Russian officials said that the possibility of Trepova being conned was not ruled out.

Russia accused Ukraine of organising the attack; the National Anti-terrorism Committee accused Ukrainian intelligence services and supporters of Alexei Navalny of being behind the attack, echoed by Kremlin spokesperson Dmitry Peskov, who called it a "terrorist act". Ukrainian presidential advisor Mykhailo Podolyak blamed the attack on "domestic terrorism" and "an internal political fight", while Navalny's allies rejected the accusation and said it was more likely Russia's own intelligence services were behind the attack.

Yevgeny Prigozhin, the head of the Wagner Group, paid tribute to Tatarsky in a video after the attack. He also said that he would not blame the Ukrainian government for the attack, instead saying he believed there was a group of radicals.

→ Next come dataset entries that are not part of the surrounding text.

--- src/rtl/quiz_round_controller.sv ---
// quiz_round_controller: round sequencer for the four-player buzzer system.
// Every input is registered once before the FSM acts on it. So a key edge,
// host command, judge pulse or timer-zero sampled at edge n takes effect at
// edge n+1. This also means no input reaches an output combinationally.
module quiz_round_controller #(
    parameter int SCORE_MAX = 9
) (
    input  logic        CLK,
    input  logic        RSTn,
    input  logic        Host_Start,
    input  logic        Host_Abort,
    input  logic [3:0]  Player_Key,
    input  logic        Judge_Correct,
    input  logic        Judge_Wrong,
    input  logic [3:0]  TimerH,
    input  logic [3:0]  TimerL,
    output logic        Timer_Start,
    output logic        Timer_RSTn,
    output logic [1:0]  Winner,
    output logic        Winner_Valid,
    output logic [3:0]  Player_LED,
    output logic [3:0]  Foul,
    output logic [15:0] Score
);

    typedef enum logic [1:0] {S_IDLE, S_ARMED, S_ANSWER} state_t;

    state_t          r_state, w_next;
    logic            r_start, r_abort, r_jc, r_jw, r_tz;
    logic [3:0]      r_key, r_key_q;
    logic            r_tstart, r_ts_seen, r_trstn;
    logic [1:0]      r_winner;
    logic            r_wvalid;
    logic [3:0]      r_led, r_foul;
    logic [3:0][3:0] r_score;

    logic [3:0]      w_press, w_elig;
    logic [1:0]      w_gidx;
    logic            w_jvalid, w_up, w_verdict;
    logic            w_do_grant, w_do_score, w_clear;

    // Sample inputs; timer zero only counts once Timer_Start has been high 2 cycles
    always_ff @(posedge CLK or negedge RSTn) begin
        if (!RSTn) begin
            r_start   <= 1'b0;
            r_abort   <= 1'b0;
            r_jc      <= 1'b0;
            r_jw      <= 1'b0;
            r_key     <= 4'b0;
            r_key_q   <= 4'b0;
            r_tz      <= 1'b0;
            r_ts_seen <= 1'b0;
        end else begin
            r_start   <= Host_Start;
            r_abort   <= Host_Abort;
            r_jc      <= Judge_Correct;
            r_jw      <= Judge_Wrong;
            r_key     <= Player_Key;
            r_key_q   <= r_key;
            r_ts_seen <= r_tstart;
            r_tz      <= (TimerH == 4'd0) && (TimerL == 4'd0) && r_tstart && r_ts_seen;
        end
    end

    assign w_press   = r_key & ~r_key_q;
    assign w_elig    = w_press & ~r_foul;
    assign w_jvalid  = r_jc ^ r_jw;
    assign w_up      = w_jvalid & r_jc;
    assign w_verdict = w_jvalid | r_tz;

    // Lowest-index eligible presser wins a same-cycle tie
    always_comb begin
        w_gidx = 2'd0;
        for (int i = 3; i >= 0; i--)
            if (w_elig[i]) w_gidx = 2'(i);
    end

    // State register
    always_ff @(posedge CLK or negedge RSTn) begin
        if (!RSTn) r_state <= S_IDLE;
        else       r_state <= w_next;
    end

    // Next state and round events; abort overrides everything
    always_comb begin
        w_next     = r_state;
        w_do_grant = 1'b0;
        w_do_score = 1'b0;
        w_clear    = 1'b0;
        if (r_abort) begin
            w_next  = S_IDLE;
            w_clear = 1'b1;
        end else begin
            case (r_state)
                S_IDLE:   if (r_start) w_next = S_ARMED;
                S_ARMED:  if (|w_elig) begin
                              w_next     = S_ANSWER;
                              w_do_grant = 1'b1;
                          end
                S_ANSWER: if (w_verdict) begin
                              w_next     = S_IDLE;
                              w_clear    = 1'b1;
                              w_do_score = 1'b1;
                          end
                default:  w_next = S_IDLE;
            endcase
        end
    end

    // Timer control: reload pulse on the grant cycle, run while answering
    always_ff @(posedge CLK or negedge RSTn) begin
        if (!RSTn) begin
            r_tstart <= 1'b0;
            r_trstn  <= 1'b1;
        end else begin
            r_tstart <= (r_state == S_ANSWER) && (w_next == S_ANSWER);
            r_trstn  <= ~w_do_grant;
        end
    end

    // Grant and foul flags
    always_ff @(posedge CLK or negedge RSTn) begin
        if (!RSTn) begin
            r_winner <= 2'd0;
            r_wvalid <= 1'b0;
            r_led    <= 4'b0;
            r_foul   <= 4'b0;
        end else if (w_clear) begin
            r_winner <= 2'd0;
            r_wvalid <= 1'b0;
            r_led    <= 4'b0;
            r_foul   <= 4'b0;
        end else begin
            if (w_do_grant) begin
                r_winner <= w_gidx;
                r_wvalid <= 1'b1;
                r_led    <= 4'b0001 << w_gidx;
            end
            if (r_state == S_IDLE) r_foul <= r_foul | w_press;
        end
    end

    // Saturating score update, only on a verdict/timeout exit from ANSWER
    always_ff @(posedge CLK or negedge RSTn) begin
        if (!RSTn) begin
            r_score <= '0;
        end else if (w_do_score) begin
            if (w_up) begin
                if (r_score[r_winner] < 4'(SCORE_MAX))
                    r_score[r_winner] <= r_score[r_winner] + 4'd1;
            end else if (r_score[r_winner] != 4'd0) begin
                r_score[r_winner] <= r_score[r_winner] - 4'd1;
            end
        end
    end

    assign Timer_Start  = r_tstart;
    assign Timer_RSTn   = r_trstn;
    assign Winner       = r_winner;
    assign Winner_Valid = r_wvalid;
    assign Player_LED   = r_led;
    assign Foul         = r_foul;
    assign Score        = r_score;

endmodule

--- config.mk ---
export PLATFORM = sky130hd
export DESIGN_NAME = quiz_round_controller
export DESIGN_NICKNAME = d
export VERILOG_FILES = /design/src/rtl/quiz_round_controller.sv
export SDC_FILE = /design/constraint.sdc
export NUM_CORES = 1
export LEC_CHECK = 0
export CAP_MARGIN = 20
export CORE_AREA = 8 8 78 80
export DETAILED_ROUTE_END_ITERATION = 8
export DIE_AREA = 0 0 86 88
export PLACE_DENSITY = 0.71
export SYNTH_ARGS = -nofsm -noshare
export SYNTH_HDL_FRONTEND = slang
export SYNTH_SLANG_ARGS = --single-unit
export TNS_END_PERCENT = 20
--- constraint.sdc ---
create_clock -name CLK -period 3.9 [get_ports CLK]
set_input_delay 0.975 -clock CLK [delete_from_list [all_inputs] [get_ports CLK]]
set_output_delay 0.975 -clock CLK [all_outputs]
set_load 0.02 [all_outputs]
======== Yosys cells after proc, flatten, opt, wreduce, memory -nomap -nowiden ========
Cells that the tools add are included.
word-level totals
  register bits after elaboration ......... 45
  input bits .............................. 18
  output and inout port bits .............. 29
operators by class
  add/subtract/negate cells ............... 2
  order comparisons ....................... 3
  equality and inequality tests ........... 4
  shift-type cells ........................ 1
  muxes and demuxes ....................... 33
  bitwise operators ....................... 9
  reduce and logical (&&, ||, !) cells .... 14
operators with widths
  kind                 count
  $mux 16              3
  $bwmux 16            2
  $mux 4               6
  $mux 2               10
  $mux 1               9
  $and 4x4->4          2
  $bmux 4 s2           1
  $demux 4 s2          1
  $logic_not 4->1      2
  $not 4->4            2
  $pmux 2 s3           1
  $reduce_bool 2->1    3
  $logic_and 1x1->1    5
  $add 4x1->4 const B  1
  $eq 2x2->1 const B   2
  $lt 4x4->1 const B   1
  $or 4x4->4           1
  $reduce_bool 4->1    1
  $reduce_or 4->1      1
  $shl 1x2->4 const A  1
  $sub 4x1->4 const B  1
  $lt 2x3->1 const B   1
  $reduce_and 3->1     1
  $eq 2x1->1 const B   1
  7 further kinds      7

======== Logic depth before layout (Yosys ltp) ========
  word-level depth ........................ 10
  gate-level depth with buffers ........... 9

======== Worst setup path after synthesis ========
OpenSTA, ideal clock, no wires.
  kind .................................... register to register
  start ................................... register r_winner[0], in the netlist Winner[0]
  end ..................................... register r_score (netlist bit Score[1])
  arrival ................................. 2550 ps
  data required time ...................... 3775 ps
  slack ................................... 1225 ps
  stages on the path, launching flop included .. 10
  path buffers ............................ 1
  period minus slack after synthesis ...... 2675 ps
  cell sequence ........................... dfrtp_1 -> buf_6 -> mux4_1 -> inv_1 -> ha_1 -> inv_1 -> o21a_1 -> a21oi_4 -> and4bb_4 -> mux2_4
on the way
  word-level cells in the longest chain between the ends .. 7
  elaborated cells on any way between the ends .. 19
  those cells by class .................... add/sub (2); order compare (3); eq/ne (1); mux (9); reduce/logical (4)
RTL lines
  what                                                 line  source
  start: declaration                                   32    logic [1:0] r_winner;
  start signal: assignment                             135   r_winner <= w_gidx;
  branches (longest 7 deep; another with $sub 4x1->4)  -
  end signal: indexed assignment                       150   r_score[r_winner] <= r_score[r_winner] + 4'd1;
  end signal: indexed assignment                       152   r_score[r_winner] <= r_score[r_winner] - 4'd1;
  end: declaration                                     35    logic [3:0][3:0] r_score;
Parallel ways; which one is timed is not known. The select of a mux whose other input is x is not followed.
A chain may end at the register's enable or synchronous reset.

======== Worst setup path after layout ========
  start ................................... register r_winner[0], in the netlist Winner[0]
  end ..................................... register r_score (netlist bit Score[3])
The elaborated chain is that of the path after synthesis.

==> results.md <==
- Die span in y: 88 µm
- Worst reg2reg path startpoint: Winner[0]
- Mux cell area share after synthesis: 0.134
- Routed WL: around 4.2 mm
- Distinct cell type count after synthesis: 44
- Status: finished, final reports clean
- Max VDD drop: 0.000224 V
- Hpwl dp: 3.19 mm
- Share of layout cells above drive strength 1: 0.130
- FILL cells: 437
- Largest net degree at the start of global routing: 46
- EDFF count, synth: 0
- Final Hold Viols: 0
- Power density over cell area: 483 mW/mm²
- Total GRT Usage: 0.119
- First DRT Iteration DRCs: 34
- Hold Path Class: flop to flop
- Clock Tree Buf Depth: 2
- Area growth from synthesis to layout: 32.7%
- Setup crit start kind: flop
- Final slew viol count: 0
- IO buf count: 46
- Area leader, netlist: dfrtp_1
- Max Clk Rate: between 300 and 400 MHz
- Cts bufs inserted: 5
- Async SR Flop Fraction: 1.00
- Drt wl/cell: 16.7 µm
- Final worst-path cycle share: 0.734
- Endpoint class of the critical path: flop
- Overall Power: 1.25 mW
- Post-synthesis register bit count: 45
- Crit path cell chain: mux4_1 -> inv_1 -> ha_1 -> inv_1 -> o21a_1 -> a21oi_4 -> and4bb_4 -> mux2_4
- Final setup TNS: 0 ns
- Simple-gate share of the synthesized area: 0.131
- Clk_lat worst skew: 0.29 ns
- Crit path top cell by count: inv_1
- CTS Root Cell: clkbuf_8
- Hold_sp: r_key[0]
- Finished Core Util: 0.525
- Number of iterations in the first detailed-routing pass: 4
- Total leakage power: 1.18 nW
- CTS resizes: 0
- Worst path slowest cell: mux4_1
- Placed cells: 247
- Hold-critical path depth: 0
- Non-Filler Instances: 255
- CP required: 4.07 ns
- Row count: 26
- RSZ-0062 raised after global routing: false
- Largest family of logic cells by synthesized area: multiplexers
- Global-route wire length before repair: slightly above 7 mm
- Syn Area/Cell: 14.4 µm²
- Vias in the first global route: approximately 1,500
- Post-synthesis compound-gate area fraction: 0.0836
- Register-to-register setup slack: 1.04 ns
- Worst slew margin: 0.363
- Initial Util: 0.396
- Sequential area share after synthesis: 0.579
- Worst r2r dst: Score[3]
- # diodes: 0
- XOR/XNOR Fraction of Synth Area: 0.0315
- Critical path class: flop to flop
- Fin area: roughly 0.0026 mm²
- CP max stage delay: 0.70 ns
- Clock Pin Slew Worst Setup and Hold Paths: approximately 0.08 ns
- Top cells by area, synth: dfrtp_1 57%, mux2_1 5.2%, mux4_2 3.5%
- Core Footprint: 0.00491 mm²
- Most used DFF post-synth: dfrtp_1
- Syn Nets: 156
- Share of the synthesized area in the top cell type: 0.566
- Residual DRC: 0
- Synth Instances: 135
- Via/cell ratio: 5.02
- Die X-Extent: 86 µm
- Hold Crit Endpoint: r_key_q[0]
- Cts hold-fix bufs: 0
- Synth Area in Adders: 0.0193
- TritonCTS Sinks: 45
- GP Congestion: a little under 0.8
- Crit path time final: 2.86 ns
- Ports: 47
- Via Count: 1,281
- CTS tree: yes
- Skew final: ~0.0056 ns
- CP arrival: 3.04 ns
- Die footprint: 0.00757 mm²
- Post-route ant nets: 0
- GR Overflow Total: 0
- Worst reg2reg path depth: 8
- Placed Area: 0.00246 mm²
- CP Max Fanout: 10
- Max-cap violations: 0
- Register Area: between 0.001 and 0.0015 mm²
- Initial antenna violation count: 0
- Synthesis Warnings: 0
- H-tree depth: 2
- Area of the multi-input gates: 776 µm²
- Endpoints failing setup: 0
- Fin nets: 205
- Worst slew pin tran: 0.955 ns
- Setup Buffers After CTS: 0
- Post-Syn Area: roughly 0.0019 mm²
-- through the flow --
| step | hold slack (ns) | setup slack [ns] |
|---|---|---|
| global route | 0.405 | 0.875 |
| global placement | 0.362 | 1.16 |
| CTS | 0.389 | 1.03 |
| detailed placement | 0.371 | 1.04 |
| floorplan | 0.355 | 1.23 |
| finish | 0.386 | 1.04 |
-- worst max path at each step --
stage              start        to  slack [ns]  cells after the start
6_report       Winner[0]  Score[3]        1.04                      8
5_1_grt        Winner[0]  Score[3]        0.88                      8
4_1_cts        Winner[0]  Score[3]        1.03                      8
3_5_place_dp   Winner[0]  Score[1]        1.04                      8
3_3_place_gp   Winner[0]  Score[1]        1.16                      8
2_1_floorplan  Winner[0]  Score[1]        1.23                      9
-- state kept, by name (all words and copies together) (netlist names), named ones only --
register,flops
r_start,1
Winner_Valid,1
r_key_q,4
r_key,4
r_jw,1
Player_LED,4
r_ts_seen,1
r_tz,1
r_jc,1
Foul,4
r_abort,1
Winner,2
Score,12
r_state,2
Timer_Start,1
Timer_RSTn,1
-- synthesized netlist by cell type (2+ instances only) --
cell / number
a22o_1: 2
nor3_1: 6
mux2_1: 9
inv_1: 5
nor4_1: 3
o21a_1: 6
xor2_1: 2
mux2_4: 3
dfrtp_1: 44
clkbuf_1: 2
nand2b_1: 4
mux4_2: 3
ha_1: 3
nor4b_1: 2
mux2i_1: 2
nand2_1: 2
o2bb2ai_1: 2
or3b_2: 2
xnor2_1: 5
nor2_1: 4
-- cells in the final DEF, fill, tap and decap left out, types with 3 or more instances in the layout --
cell type,n
ha_1,3
o21a_1,6
clkdlybuf4s50_1,45
xnor2_1,5
nor3_1,6
mux2_1,9
inv_1,5
mux4_2,3
nor4_1,3
mux2_4,3
nand2b_1,4
dfrtp_1,44
nor2_1,4
clkbuf_8,6
-- cells by family after synthesis --
kind of cell	after synthesis
xor gates and xnor gates	7
and+or+nand+nor	34
adders and majority gates	3
muxes	18
buffers and inverters	9
DFF	45
AOI/OAI and AO/OA	19
-- critical path: cells and delay by family (launching register included) --
family,cells,cell delay (ns)
multiplexers,2,1.01
adder cells (fa/ha/maj),1,0.17
flip-flops,1,0.63
AO/OA/AOI/OAI,2,0.44
AND/OR/NAND/NOR,1,0.32
buffers and inverters,2,0.17
-- cell type report --
| cell class | instances | share of cell area |
|---|---|---|
| Clock buffer | 7 | 0.0334 |
| Tap cell | 70 | 0.0339 |
| Timing Repair Buffer | 46 | 0.176 |
| Clock inverter | 1 | 0.0116 |
| Inverter | 5 | 0.00727 |
| Multi-Input combinational cell | 81 | 0.301 |
| Sequential cell | 45 | 0.437 |
-- where the power goes --
group / internal [mW] / leakage, nW / switching [mW] / total, mW
logic: 0.165 / 0.533 / 0.191 / 0.356
registers: 0.502 / 0.590 / 0.0350 / 0.537
clock network: 0.209 / 0.0585 / 0.145 / 0.353
-- layer usage --
layer,GRT usage,vias to the layer above,part of all wire
met2,0.203,40,0.49
met3,0.0516,10,0.081
met5,0,-,0
met4,0.0430,0,0.017
met1,0.128,635,0.41
li1,-,596,-
(Power assumes the default switching activity.)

On 4 April, the National Republican Army (NRA), which previously claimed to be behind the killing of Darya Dugina in August 2022, claimed responsibility for the attack. The NRA did not provide any evidence for its claim.

== Investigation and legal proceedings ==
The Investigative Committee of Russia opened a criminal case under article 105 of the Criminal Code of Russia which criminalizes acts of murder. The next day, the Investigative Committee decided to change the article to article 205, which criminalizes acts of terrorism.

On 4 April, Trepova was charged by the Investigative Committee under the criminal code with a "terrorist act committed by an organized group that resulted in the deliberate infliction of death on a person" and the "illegal carrying of explosive devices committed by an organized group". Terrorism can carry a life sentence in Russia, though this does not apply to women. Consequently, Trepova faces up to 20 years in a penal colony if convicted. She was initially remanded in custody with a release date of 2 June, but that was subsequently extended to 3 September. Trepova was brought before a court on 15 November, to be charged with carrying out a terrorist attack, illegal trafficking of explosive devices and forging documents.

On 25 January 2024, Trepova was sentenced to 27 years in prison, one of the longest prison sentences ever given to a woman in modern Russian history.

== Aftermath ==
President Vladimir Putin awarded the Order of Courage to Tatarsky posthumously.

On March 25, 2024, Vasyl Malyuk, the head of the Security Service of Ukraine (SBU), provided detailed comments on the assassination of Vladlen Tatarsky during a television interview with Ukraine's ICTV channel. While he explicitly stated that the SBU would not officially claim responsibility, his remarks have been widely interpreted as a de facto admission of the agency's role in the operation.